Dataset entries
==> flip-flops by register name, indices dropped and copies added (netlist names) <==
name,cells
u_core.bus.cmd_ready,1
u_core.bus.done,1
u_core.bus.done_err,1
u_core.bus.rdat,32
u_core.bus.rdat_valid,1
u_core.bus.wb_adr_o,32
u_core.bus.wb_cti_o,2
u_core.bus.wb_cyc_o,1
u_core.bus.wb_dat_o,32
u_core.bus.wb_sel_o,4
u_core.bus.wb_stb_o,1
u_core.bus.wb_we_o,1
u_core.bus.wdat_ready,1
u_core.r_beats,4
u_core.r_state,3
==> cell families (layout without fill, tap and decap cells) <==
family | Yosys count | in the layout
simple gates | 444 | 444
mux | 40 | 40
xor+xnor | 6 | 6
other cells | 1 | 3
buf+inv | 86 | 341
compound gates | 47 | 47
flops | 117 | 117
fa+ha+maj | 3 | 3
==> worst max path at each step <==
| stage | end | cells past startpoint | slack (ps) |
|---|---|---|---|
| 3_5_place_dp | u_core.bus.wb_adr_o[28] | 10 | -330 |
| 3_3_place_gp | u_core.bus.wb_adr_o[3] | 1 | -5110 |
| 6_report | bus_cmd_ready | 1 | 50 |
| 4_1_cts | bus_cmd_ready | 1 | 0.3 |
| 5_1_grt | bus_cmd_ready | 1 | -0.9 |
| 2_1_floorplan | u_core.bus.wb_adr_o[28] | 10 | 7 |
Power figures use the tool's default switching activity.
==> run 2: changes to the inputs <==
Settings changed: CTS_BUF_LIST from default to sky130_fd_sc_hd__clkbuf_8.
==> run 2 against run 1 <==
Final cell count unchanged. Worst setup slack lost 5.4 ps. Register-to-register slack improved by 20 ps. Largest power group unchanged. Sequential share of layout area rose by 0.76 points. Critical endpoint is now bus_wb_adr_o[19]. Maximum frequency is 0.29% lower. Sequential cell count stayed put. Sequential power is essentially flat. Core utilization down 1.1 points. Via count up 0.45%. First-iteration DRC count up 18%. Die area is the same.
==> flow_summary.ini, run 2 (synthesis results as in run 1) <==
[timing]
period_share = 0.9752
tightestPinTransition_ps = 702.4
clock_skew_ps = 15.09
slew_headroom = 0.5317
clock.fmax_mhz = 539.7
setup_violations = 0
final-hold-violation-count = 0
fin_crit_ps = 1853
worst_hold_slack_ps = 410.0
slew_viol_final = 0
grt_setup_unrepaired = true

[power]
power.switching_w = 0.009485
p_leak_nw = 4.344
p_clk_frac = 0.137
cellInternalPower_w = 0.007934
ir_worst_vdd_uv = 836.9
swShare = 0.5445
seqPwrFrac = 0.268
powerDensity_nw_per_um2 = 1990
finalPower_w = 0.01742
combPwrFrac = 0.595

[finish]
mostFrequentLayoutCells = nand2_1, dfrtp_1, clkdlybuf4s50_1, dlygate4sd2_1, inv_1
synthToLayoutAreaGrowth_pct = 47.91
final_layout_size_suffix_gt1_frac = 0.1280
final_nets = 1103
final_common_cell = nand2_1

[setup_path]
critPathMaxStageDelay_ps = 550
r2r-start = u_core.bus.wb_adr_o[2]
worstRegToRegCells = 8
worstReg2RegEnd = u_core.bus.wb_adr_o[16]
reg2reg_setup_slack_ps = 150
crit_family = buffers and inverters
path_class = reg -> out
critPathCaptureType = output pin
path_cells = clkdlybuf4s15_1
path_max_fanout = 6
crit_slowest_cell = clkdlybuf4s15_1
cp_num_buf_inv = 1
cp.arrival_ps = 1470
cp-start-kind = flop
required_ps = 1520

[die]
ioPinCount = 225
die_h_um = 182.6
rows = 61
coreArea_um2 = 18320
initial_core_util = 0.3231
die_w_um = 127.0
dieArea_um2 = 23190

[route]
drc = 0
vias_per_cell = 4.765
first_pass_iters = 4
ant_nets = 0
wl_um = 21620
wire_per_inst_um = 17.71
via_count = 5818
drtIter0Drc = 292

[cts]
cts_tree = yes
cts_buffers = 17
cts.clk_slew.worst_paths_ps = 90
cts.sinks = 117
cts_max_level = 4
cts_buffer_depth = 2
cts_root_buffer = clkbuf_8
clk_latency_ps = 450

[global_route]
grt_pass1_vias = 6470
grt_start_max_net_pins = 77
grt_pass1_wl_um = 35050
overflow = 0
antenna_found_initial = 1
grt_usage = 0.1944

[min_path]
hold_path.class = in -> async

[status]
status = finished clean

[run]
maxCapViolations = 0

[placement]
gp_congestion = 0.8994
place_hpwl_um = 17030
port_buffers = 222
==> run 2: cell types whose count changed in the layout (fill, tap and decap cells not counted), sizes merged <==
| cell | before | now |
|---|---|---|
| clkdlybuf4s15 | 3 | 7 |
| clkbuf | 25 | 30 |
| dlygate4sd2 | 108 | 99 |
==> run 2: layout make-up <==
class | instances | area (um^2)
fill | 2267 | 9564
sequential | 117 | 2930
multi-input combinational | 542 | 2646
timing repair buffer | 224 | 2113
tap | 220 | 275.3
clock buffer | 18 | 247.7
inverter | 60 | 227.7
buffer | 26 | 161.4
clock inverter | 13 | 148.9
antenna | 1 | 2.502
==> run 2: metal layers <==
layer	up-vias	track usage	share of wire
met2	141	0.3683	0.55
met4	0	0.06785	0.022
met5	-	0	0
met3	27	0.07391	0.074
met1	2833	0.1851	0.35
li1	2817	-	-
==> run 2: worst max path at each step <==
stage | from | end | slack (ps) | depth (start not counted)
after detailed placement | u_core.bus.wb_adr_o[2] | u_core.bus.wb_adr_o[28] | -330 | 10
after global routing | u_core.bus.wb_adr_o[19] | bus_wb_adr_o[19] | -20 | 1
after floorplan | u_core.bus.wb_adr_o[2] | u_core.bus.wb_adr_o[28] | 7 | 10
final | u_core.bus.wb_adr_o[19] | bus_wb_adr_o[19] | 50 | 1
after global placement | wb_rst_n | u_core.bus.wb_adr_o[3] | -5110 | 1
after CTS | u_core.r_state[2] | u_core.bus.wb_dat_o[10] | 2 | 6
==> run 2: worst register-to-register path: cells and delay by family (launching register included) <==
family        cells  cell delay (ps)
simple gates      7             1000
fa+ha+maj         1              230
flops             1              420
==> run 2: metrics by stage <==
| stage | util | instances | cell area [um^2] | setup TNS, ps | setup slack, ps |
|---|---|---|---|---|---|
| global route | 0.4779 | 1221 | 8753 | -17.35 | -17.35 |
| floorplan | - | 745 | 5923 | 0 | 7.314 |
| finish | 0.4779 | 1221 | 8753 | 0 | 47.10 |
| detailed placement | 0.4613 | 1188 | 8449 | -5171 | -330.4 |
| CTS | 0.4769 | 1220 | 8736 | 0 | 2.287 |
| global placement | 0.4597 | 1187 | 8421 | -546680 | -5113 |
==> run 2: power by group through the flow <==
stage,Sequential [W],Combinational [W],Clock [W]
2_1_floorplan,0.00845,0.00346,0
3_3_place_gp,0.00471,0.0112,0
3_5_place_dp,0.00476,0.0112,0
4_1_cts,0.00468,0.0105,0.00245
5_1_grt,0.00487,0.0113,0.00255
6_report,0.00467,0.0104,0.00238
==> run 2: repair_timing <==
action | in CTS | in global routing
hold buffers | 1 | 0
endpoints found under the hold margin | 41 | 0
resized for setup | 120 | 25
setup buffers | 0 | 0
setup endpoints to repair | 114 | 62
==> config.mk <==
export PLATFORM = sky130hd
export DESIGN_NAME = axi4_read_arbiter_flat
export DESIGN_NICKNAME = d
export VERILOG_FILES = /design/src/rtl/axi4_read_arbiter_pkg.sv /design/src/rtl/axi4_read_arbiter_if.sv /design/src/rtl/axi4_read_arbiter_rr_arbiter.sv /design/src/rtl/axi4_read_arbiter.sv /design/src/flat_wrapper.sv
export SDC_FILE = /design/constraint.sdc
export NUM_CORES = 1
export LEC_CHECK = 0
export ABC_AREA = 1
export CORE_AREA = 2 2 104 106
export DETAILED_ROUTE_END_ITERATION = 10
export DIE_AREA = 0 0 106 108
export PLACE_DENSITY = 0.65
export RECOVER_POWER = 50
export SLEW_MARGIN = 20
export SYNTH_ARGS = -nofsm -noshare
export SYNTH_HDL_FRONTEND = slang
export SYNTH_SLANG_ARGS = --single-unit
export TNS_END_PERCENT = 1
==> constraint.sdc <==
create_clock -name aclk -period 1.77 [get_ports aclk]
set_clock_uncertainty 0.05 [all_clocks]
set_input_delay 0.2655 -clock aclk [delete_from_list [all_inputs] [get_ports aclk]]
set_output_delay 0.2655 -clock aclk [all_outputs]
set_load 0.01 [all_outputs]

Work task
Each line of the data above containing the string "flops" is to be copied.

Output below
==> flip-flops by register name, indices dropped and copies added (netlist names) <==
flops | 117 | 117
flops             1              420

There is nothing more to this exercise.